08 April 2019 News

Rain on the Sun links long-standing solar mysteries

An image of magnetic loops on the sun taken by the Solar Dynamics Observatory (SDO). Image: NASA
An image of magnetic loops on the sun taken by the Solar Dynamics Observatory (SDO). Image: NASA

Two of the biggest mysteries facing solar science today are one step closer to being solved thanks to an eagle-eyed scientist who has found a key piece of evidence hiding in plain sight but at the wrong location.

There are a lot of things we don’t know about the life-sustaining, enormous hot ball of plasma that our planet orbits around, but perhaps one of the most endearing conundrums is why the Sun’s outer atmosphere, known as the corona, is some 300 times hotter than its surface – a problem that has plagued researchers for 70 years. The other enigma, while no less important, involves processes that drive the solar wind.

Key to both of these phenomena is something called coronal rain. Rain on the Sun is nothing at all like rain on Earth. While it might follow a cycle similar to that of our hydrological cycle, instead of H2O droplets falling from the sky after condensing into clouds, coronal rain drips giant globs of electrified gas.

Coronal rain starts its journey as an incredibly hot – one million degree celsius – plasma which flows along magnetic field loops that have emerged from the Sun’s surface. When the plasma reaches the peak of the loop, far from the initial heat source, it cools and then condenses. Like the wet H2O variety on our planet, gravity then pulls the plasma back down to fall as blobs of rain.

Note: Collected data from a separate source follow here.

[src/core/cfc_pkg.sv]
/*
 * shared types and constants of the condition and flow control block.
 * assumes a decode stage that presents one instruction per cycle with its
 * condition operands already split by group, and a stack outside the block.
 */
// Function
// - accumulator zero, nonzero, sign tests against zero
// - carry, wrap, test flag, pin low, always
// - conditional flow ops evaluate before transferring control
// - several conditions: all must hold
// - at most four conditions, one per group
// - groups: accumulator, wrap, carry, test/pin
// - plain branch stalls decode until flags valid
// - taken: load target, flush, four cycles
// - untaken: next instruction decodes, two cycles
// - call also pushes the return address
// - conditional exit costs same as branch
// - delayed forms run two slot words, no flush
// - two-word slot instruction alone fills slots
// - delayed forms use flags before slot code
// - exec_if governs one or two words
// - failed exec_if substitutes no-operation
// - exec_if uses flags one cycle old
// - interrupt allowed just before exec_if
// - wrap flag sticky, cleared by wrap-testing branch
package cfc_pkg;

	localparam int PC_W   = 16;
	localparam int ACC_W  = 32;
	localparam int ADDR_W = 4;
	localparam int DATA_W = 16;

	localparam logic [ADDR_W-1:0] REG_CTRL   = 4'h0;
	localparam logic [ADDR_W-1:0] REG_STATUS = 4'h1;

	localparam int CTRL_IRQ_GATE_BIT = 0;
	localparam int CTRL_WRAP_CLR_BIT = 1;
	localparam logic CTRL_IRQ_GATE_RST = 1'b1;

	localparam int STAT_WRAP_BIT  = 0;
	localparam int STAT_COND_BIT  = 1;
	localparam int STAT_NOP_BIT   = 2;
	localparam int STAT_BUSY_BIT  = 3;
	localparam int STAT_STALL_BIT = 4;

	localparam logic [1:0] BR_WAIT_CYC = 2'h1;
	localparam logic [1:0] FLUSH_CYC   = 2'h2;
	localparam logic [1:0] DELAY_WORDS = 2'h2;
	localparam logic [1:0] XC1_WORDS   = 2'h1;
	localparam logic [1:0] XC2_WORDS   = 2'h2;

	typedef enum logic [2:0] {
		ACC_NONE, ACC_ZERO, ACC_NONZERO, ACC_NEGATIVE,
		ACC_NONPOSITIVE, ACC_POSITIVE, ACC_NONNEGATIVE
	} cfc_acc_t;

	typedef enum logic [1:0] {OVS_NONE, OVS_WRAP, OVS_NO_WRAP} cfc_ovs_t;
	typedef enum logic [1:0] {CYS_NONE, CYS_CLEAR, CYS_SET} cfc_cys_t;
	typedef enum logic [1:0] {TBS_NONE, TBS_FLAG_SET, TBS_FLAG_CLEAR, TBS_PIN_LOW} cfc_tbs_t;

	typedef enum logic [3:0] {
		OP_OTHER, OP_BRANCH_IF, OP_BRANCH_IF_DELAYED, OP_CALL_IF, OP_CALL_IF_DELAYED,
		OP_COND_EXIT, OP_COND_EXIT_DELAYED, OP_EXEC_IF1, OP_EXEC_IF2
	} cfc_op_t;

	typedef enum {ST_IDLE, ST_BR_WAIT, ST_FLUSH, ST_SLOT} cfc_state_t;

	typedef struct packed {
		cfc_acc_t acc;
		cfc_ovs_t ov;
		cfc_cys_t cy;
		cfc_tbs_t tb;
	} cfc_cond_t;

	typedef struct packed {
		logic            valid;
		cfc_op_t         op;
		logic            two_words;
		cfc_cond_t       cond;
		logic [PC_W-1:0] target;
	} cfc_instr_t;

	typedef struct packed {
		logic acc_zero;
		logic acc_negative;
		logic carry;
		logic test_flag;
		logic wrap;
		logic pin_low;
	} cfc_flags_t;

endpackage
File: src/supv_pkg.sv
package supv_pkg;

	// ----------------------------------------
	// register map (8-bit data, 8-bit address)
	// ----------------------------------------
	// configuration registers sit at their own index 0..NCFG-1
	localparam int NCFG = 12;
	localparam logic [7:0] NCFG_A = 8'h0C;
	localparam int I_SRC = 0;
	localparam int I_HOST_EN = 1;
	localparam int I_LDO = 2;
	localparam int I_GCTL = 3;
	localparam int I_LH0 = 4;
	localparam int I_HL0 = 7;
	localparam int I_WARN = 10;
	localparam int I_FAULT = 11;
	localparam logic [7:0] A_VIN = 8'h0C;
	localparam logic [7:0] A_WFLAG = 8'h0D;
	localparam logic [7:0] A_FFLAG = 8'h0E;
	localparam logic [7:0] A_STAT = 8'h0F;
	localparam logic [7:0] A_CMD = 8'h10;
	localparam logic [7:0] A_OTP_IDX = 8'h11;
	localparam logic [7:0] A_OTP_PROG = 8'h12;
	localparam logic [7:0] A_STEP_DIV = 8'h13;

	// ----------------------------------------
	// field layouts and values
	// ----------------------------------------
	localparam logic [7:0] RESTART_KEY = 8'hA5;
	localparam logic [1:0] SRC_OFF = 2'h0;
	localparam logic [1:0] SRC_ALWAYS = 2'h1;
	localparam logic [1:0] SRC_PIN = 2'h2;
	localparam logic [1:0] SRC_HOST = 2'h3;
	localparam int LDO_SEL5V = 0;
	localparam int LDO_BY_EN = 1;
	localparam int LDO_BY_PIN = 2;
	localparam int LDO_BY_HOST = 3;
	localparam int LDO_HOST_ON = 4;
	localparam int GCTL_PROG_DT = 0;
	localparam int GCTL_UV_AUTO = 1;
	localparam int FF_UV = 0;
	localparam int FF_OT = 1;
	localparam int FF_OV = 2;
	localparam int FF_OC = 5;
	localparam int WF_UV = 0;
	localparam int ST_READY = 0;
	localparam int ST_CH = 1;
	localparam int ST_LDO = 4;
	localparam int ST_REFUSED = 5;
	localparam logic [7:0] OTP_BLANK = 8'h00;
	localparam logic [7:0] CFG_RST = 8'h00;
	localparam logic [7:0] STEP_DIV_RST = 8'h03;
	localparam int DT_STEPS = 256;
	localparam int LDO_PIN = 3;

	// ----------------------------------------
	// timing
	// ----------------------------------------
	localparam int CLK_HZ = 25_000_000;
	localparam int OC_RESTART_MS = 200;
	localparam int OC_RESTART_CYC = OC_RESTART_MS * (CLK_HZ / 1000);
	localparam int OC_CNT_W = 23;

	// ----------------------------------------
	// types
	// ----------------------------------------
	typedef enum logic [1:0] {
		ST_LOAD = 2'b00,
		ST_OFF = 2'b01,
		ST_RUN = 2'b10
	} state_t;

	typedef struct packed {
		logic [7:0] addr;
		logic [7:0] wdata;
		logic wr;
		logic rd;
	} bus_req_t;

	typedef struct packed {
		logic ot;
		logic [2:0] ov;
		logic [2:0] oc;
		logic [7:0] vin;
	} monitor_t;

	typedef struct packed {
		logic [7:0] lh;
		logic [7:0] hl;
	} gap_t;

endpackage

Computer simulations had predicted that the coronal rain should be found in a solar feature called helmet streamers; large cap-like coronal structures with long pointed peaks that extend high into the corona and can be readily observed during a solar eclipse. Rain or small blobs of plasma released from the tips of these helmet streamers are what makes up the slow component of the solar wind, a stream of charged particles that escapes the Sun’s upper atmosphere.

Since at least the mid-1990s, scientists have known that helmet streamers are one source of the slow solar wind – not to the confused with its speedier counterpart, the fast solar wind, which is thought to originate from coronal holes. And, as the slow solar wind was shown to have been heated to an extreme degree before cooling and escaping the Sun, could coronal rain be involved somehow?

Finding plasma blobs along these million-mile long magnetic loops, named so for their resemblance to a knight’s pointy helmet, has proved incredibly challenging though. However, after months of searching through years worth of data taken by NASA’s Solar Dynamics Observatory, or SDO, Emily Mason, a solar scientist at NASA’s Goddard Space Flight Center stumbled upon a breakthrough; the rain was there, it just wasn’t where it should have been.

Instead of running along helmet streamers, the rain was spotted on brighter, but much smaller loops that were around 48,000 kilometres (30,000 miles) high; a mere two percent the height of some of the helmet streamers Mason was originally looking for.

“If a loop has coronal rain on it, that means that the bottom 10 percent of it, or less, is where coronal heating is happening,” said Mason. Although the findings don’t say exactly how the corona is heated, the rain-dripped loops provide a measuring rod, or foundation to help determine where the corona gets heated. “We know it has to happen in this layer,” added Mason.

Mason’s analysis has also helped overturn another central idea which postulated that coronal rain only forms on closed loops, where the plasma can gather and cool without any way to escape.

This appears not to be the case and when Mason sifted through the data, she found evidence where rain was forming on open magnetic field lines, meaning that they were anchored to the Sun at only one end. These unbound loops which fed out into space, left a clear path for plasma to escape into the solar wind.

Closed loops can switch to an open one through a process known as magnetic reconnection and it happens frequently on the Sun. Mason and her colleagues think that this is the way the rain is produced; some of the blobs of plasma rapidly expand, cool down, and fall back to the Sun as coronal rain, while other parts of it escape to form one part of the slow solar wind.

Mason is currently working on a computer simulation to elucidate this new explanation, but she also hopes that the Parker Solar Probe, which is traveling closer to the Sun than any spacecraft before, could provide much needed observational evidence to confirm the theory.